Records excerpted from a collection:
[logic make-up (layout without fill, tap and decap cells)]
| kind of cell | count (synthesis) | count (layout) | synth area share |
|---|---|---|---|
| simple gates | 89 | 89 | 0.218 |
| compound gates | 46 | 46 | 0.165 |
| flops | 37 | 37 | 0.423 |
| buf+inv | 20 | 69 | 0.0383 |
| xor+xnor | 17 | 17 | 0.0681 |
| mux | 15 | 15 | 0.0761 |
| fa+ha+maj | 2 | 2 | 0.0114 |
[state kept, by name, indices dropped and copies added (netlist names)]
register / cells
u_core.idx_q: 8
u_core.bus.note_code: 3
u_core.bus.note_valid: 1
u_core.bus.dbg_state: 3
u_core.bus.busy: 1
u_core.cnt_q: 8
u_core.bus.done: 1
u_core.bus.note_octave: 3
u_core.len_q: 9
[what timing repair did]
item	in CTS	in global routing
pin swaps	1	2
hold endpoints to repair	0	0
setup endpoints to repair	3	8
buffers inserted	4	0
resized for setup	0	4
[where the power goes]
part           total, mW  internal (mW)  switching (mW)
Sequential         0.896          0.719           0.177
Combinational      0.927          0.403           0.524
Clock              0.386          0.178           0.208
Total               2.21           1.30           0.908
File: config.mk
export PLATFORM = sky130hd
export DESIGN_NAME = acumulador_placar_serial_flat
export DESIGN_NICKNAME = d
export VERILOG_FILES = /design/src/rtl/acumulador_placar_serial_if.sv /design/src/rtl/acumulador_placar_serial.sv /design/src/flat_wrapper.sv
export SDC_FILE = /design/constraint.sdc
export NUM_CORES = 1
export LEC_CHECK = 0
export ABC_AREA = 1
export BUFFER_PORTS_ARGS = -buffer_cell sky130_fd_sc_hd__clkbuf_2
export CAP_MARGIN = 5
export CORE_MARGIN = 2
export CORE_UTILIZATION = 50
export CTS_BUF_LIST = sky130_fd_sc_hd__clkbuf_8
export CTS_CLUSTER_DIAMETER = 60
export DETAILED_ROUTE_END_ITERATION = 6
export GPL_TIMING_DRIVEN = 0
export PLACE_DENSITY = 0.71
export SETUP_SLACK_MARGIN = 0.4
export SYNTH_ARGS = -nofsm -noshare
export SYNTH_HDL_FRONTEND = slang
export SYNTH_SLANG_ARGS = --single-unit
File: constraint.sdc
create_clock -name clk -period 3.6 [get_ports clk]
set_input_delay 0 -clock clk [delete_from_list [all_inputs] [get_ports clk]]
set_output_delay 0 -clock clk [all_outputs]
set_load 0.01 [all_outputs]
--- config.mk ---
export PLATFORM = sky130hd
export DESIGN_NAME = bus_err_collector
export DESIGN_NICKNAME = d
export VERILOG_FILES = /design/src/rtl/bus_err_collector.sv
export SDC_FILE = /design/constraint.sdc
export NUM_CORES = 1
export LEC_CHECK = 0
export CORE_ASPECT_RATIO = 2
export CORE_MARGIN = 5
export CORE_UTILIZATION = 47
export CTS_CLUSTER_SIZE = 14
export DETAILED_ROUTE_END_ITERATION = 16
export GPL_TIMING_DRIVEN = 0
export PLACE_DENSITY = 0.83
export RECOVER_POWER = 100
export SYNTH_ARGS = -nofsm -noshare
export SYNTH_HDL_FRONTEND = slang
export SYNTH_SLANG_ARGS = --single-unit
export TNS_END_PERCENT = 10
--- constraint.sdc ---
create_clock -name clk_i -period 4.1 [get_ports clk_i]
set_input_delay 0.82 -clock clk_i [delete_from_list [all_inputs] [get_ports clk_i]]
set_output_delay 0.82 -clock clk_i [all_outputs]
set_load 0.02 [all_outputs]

* * *

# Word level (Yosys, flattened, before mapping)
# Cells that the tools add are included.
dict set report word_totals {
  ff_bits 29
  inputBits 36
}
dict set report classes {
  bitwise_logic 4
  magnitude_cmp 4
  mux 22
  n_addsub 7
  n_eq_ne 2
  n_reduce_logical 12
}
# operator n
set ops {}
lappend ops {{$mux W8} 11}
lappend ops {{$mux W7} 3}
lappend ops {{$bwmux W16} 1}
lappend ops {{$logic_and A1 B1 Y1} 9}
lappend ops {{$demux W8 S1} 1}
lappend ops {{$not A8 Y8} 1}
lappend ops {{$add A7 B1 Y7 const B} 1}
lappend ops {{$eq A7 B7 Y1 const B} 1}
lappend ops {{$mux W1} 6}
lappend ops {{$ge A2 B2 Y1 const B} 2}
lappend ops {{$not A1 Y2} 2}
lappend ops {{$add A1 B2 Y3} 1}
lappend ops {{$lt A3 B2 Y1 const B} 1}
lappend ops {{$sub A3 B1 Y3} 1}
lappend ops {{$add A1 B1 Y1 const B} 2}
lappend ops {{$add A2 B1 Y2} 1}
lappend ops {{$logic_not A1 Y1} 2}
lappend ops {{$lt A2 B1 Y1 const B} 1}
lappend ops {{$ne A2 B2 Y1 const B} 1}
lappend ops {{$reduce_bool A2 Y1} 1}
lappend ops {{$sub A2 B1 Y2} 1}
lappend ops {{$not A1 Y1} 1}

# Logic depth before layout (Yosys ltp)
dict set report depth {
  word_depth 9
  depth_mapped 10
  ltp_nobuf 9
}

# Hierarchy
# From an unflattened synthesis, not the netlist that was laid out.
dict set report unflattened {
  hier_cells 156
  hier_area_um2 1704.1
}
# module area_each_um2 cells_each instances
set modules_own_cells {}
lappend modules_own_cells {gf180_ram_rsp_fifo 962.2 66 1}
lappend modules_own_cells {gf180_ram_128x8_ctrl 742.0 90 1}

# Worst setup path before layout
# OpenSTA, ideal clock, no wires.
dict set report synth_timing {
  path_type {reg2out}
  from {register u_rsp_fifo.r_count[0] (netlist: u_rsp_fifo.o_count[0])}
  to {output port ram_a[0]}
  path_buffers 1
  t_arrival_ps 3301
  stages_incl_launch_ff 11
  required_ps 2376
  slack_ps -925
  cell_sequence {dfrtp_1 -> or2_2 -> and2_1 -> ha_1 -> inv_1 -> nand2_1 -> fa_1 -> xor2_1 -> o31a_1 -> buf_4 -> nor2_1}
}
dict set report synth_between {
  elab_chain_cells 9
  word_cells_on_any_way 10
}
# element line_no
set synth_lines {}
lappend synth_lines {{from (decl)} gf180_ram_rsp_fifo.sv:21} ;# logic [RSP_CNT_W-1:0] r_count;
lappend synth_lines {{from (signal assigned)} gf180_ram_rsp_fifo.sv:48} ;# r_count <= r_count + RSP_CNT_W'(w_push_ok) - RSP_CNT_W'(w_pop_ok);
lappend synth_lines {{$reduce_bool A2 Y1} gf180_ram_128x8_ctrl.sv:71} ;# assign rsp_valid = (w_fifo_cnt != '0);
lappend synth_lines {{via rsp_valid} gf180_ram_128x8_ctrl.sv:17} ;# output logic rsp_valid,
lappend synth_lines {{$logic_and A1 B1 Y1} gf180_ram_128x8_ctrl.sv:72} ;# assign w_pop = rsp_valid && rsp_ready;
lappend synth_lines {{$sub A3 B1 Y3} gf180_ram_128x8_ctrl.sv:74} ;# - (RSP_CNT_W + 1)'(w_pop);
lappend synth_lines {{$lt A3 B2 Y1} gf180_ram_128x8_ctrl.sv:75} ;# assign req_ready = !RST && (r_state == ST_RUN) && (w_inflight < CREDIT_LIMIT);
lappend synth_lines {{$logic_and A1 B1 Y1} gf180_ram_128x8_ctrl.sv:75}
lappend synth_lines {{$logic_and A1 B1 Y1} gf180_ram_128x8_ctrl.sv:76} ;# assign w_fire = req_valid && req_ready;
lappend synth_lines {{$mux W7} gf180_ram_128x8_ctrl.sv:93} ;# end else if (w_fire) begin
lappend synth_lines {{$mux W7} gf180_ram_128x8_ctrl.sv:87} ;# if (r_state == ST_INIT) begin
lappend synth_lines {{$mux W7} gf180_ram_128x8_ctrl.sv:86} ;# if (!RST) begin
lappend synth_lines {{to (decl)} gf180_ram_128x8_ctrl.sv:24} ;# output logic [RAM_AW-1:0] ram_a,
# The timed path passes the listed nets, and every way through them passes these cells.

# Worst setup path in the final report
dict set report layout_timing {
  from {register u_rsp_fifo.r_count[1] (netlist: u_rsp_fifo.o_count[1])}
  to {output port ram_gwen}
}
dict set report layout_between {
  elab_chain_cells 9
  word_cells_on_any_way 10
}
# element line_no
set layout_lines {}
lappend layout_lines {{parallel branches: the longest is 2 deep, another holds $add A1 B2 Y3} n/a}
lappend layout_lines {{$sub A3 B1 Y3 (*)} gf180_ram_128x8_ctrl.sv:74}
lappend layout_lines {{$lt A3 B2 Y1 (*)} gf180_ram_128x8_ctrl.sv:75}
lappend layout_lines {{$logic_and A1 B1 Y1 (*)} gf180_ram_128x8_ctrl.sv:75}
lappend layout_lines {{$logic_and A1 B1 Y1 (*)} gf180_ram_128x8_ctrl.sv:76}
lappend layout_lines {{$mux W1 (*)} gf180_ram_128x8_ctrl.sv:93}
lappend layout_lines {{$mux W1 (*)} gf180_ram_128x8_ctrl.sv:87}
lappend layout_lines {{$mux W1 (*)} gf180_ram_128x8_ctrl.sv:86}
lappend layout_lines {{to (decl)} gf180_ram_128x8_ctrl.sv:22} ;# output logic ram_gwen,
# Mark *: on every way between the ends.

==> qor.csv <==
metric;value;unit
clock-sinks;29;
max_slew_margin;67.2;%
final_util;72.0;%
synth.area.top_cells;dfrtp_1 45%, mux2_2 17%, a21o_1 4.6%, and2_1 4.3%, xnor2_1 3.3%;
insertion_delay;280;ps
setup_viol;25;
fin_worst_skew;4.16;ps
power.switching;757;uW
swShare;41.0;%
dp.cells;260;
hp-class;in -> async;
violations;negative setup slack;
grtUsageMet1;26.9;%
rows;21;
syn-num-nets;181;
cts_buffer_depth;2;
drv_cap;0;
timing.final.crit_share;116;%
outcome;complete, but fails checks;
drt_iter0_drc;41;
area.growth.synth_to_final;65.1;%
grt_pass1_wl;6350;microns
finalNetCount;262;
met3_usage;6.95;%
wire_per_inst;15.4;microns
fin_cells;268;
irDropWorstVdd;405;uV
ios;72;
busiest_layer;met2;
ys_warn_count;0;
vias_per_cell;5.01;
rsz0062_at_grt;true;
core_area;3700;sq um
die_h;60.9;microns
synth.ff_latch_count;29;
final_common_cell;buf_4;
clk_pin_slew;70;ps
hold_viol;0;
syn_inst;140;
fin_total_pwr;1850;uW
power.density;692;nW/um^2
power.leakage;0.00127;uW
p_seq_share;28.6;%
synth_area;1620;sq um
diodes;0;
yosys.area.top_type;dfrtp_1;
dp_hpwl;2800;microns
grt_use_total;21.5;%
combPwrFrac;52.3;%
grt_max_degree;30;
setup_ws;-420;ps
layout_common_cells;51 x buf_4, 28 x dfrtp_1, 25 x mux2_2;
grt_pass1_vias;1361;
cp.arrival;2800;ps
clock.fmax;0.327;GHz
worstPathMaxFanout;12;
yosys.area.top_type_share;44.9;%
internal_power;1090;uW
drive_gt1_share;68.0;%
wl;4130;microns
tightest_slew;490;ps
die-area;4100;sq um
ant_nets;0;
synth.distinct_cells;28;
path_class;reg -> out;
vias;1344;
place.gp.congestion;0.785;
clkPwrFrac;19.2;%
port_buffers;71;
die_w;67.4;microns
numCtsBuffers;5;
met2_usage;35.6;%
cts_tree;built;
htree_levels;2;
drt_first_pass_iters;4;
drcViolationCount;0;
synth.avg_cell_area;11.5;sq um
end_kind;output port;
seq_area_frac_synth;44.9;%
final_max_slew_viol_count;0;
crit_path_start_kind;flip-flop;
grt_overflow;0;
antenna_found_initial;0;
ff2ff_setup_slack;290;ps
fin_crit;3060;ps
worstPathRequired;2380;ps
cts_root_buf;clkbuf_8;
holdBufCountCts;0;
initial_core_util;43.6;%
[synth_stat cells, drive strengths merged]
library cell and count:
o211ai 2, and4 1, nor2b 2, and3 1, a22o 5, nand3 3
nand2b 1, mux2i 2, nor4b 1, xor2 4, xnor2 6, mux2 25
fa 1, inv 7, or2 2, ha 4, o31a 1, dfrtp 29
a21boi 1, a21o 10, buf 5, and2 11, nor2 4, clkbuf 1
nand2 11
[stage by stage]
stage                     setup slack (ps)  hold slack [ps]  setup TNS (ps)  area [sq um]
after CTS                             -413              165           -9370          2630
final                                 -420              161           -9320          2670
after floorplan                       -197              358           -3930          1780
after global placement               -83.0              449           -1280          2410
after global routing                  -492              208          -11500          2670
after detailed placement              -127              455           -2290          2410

Exercise instructions:
Return the span of lines in the data above that opens at the line with "finalNetCount;262;" and closes at the line with "[synth_stat cells, drive strengths merged]", exactly, ends included, nothing else.

Reply:
finalNetCount;262;
met3_usage;6.95;%
wire_per_inst;15.4;microns
fin_cells;268;
irDropWorstVdd;405;uV
ios;72;
busiest_layer;met2;
ys_warn_count;0;
vias_per_cell;5.01;
rsz0062_at_grt;true;
core_area;3700;sq um
die_h;60.9;microns
synth.ff_latch_count;29;
final_common_cell;buf_4;
clk_pin_slew;70;ps
hold_viol;0;
syn_inst;140;
fin_total_pwr;1850;uW
power.density;692;nW/um^2
power.leakage;0.00127;uW
p_seq_share;28.6;%
synth_area;1620;sq um
diodes;0;
yosys.area.top_type;dfrtp_1;
dp_hpwl;2800;microns
grt_use_total;21.5;%
combPwrFrac;52.3;%
grt_max_degree;30;
setup_ws;-420;ps
layout_common_cells;51 x buf_4, 28 x dfrtp_1, 25 x mux2_2;
grt_pass1_vias;1361;
cp.arrival;2800;ps
clock.fmax;0.327;GHz
worstPathMaxFanout;12;
yosys.area.top_type_share;44.9;%
internal_power;1090;uW
drive_gt1_share;68.0;%
wl;4130;microns
tightest_slew;490;ps
die-area;4100;sq um
ant_nets;0;
synth.distinct_cells;28;
path_class;reg -> out;
vias;1344;
place.gp.congestion;0.785;
clkPwrFrac;19.2;%
port_buffers;71;
die_w;67.4;microns
numCtsBuffers;5;
met2_usage;35.6;%
cts_tree;built;
htree_levels;2;
drt_first_pass_iters;4;
drcViolationCount;0;
synth.avg_cell_area;11.5;sq um
end_kind;output port;
seq_area_frac_synth;44.9;%
final_max_slew_viol_count;0;
crit_path_start_kind;flip-flop;
grt_overflow;0;
antenna_found_initial;0;
ff2ff_setup_slack;290;ps
fin_crit;3060;ps
worstPathRequired;2380;ps
cts_root_buf;clkbuf_8;
holdBufCountCts;0;
initial_core_util;43.6;%
[synth_stat cells, drive strengths merged]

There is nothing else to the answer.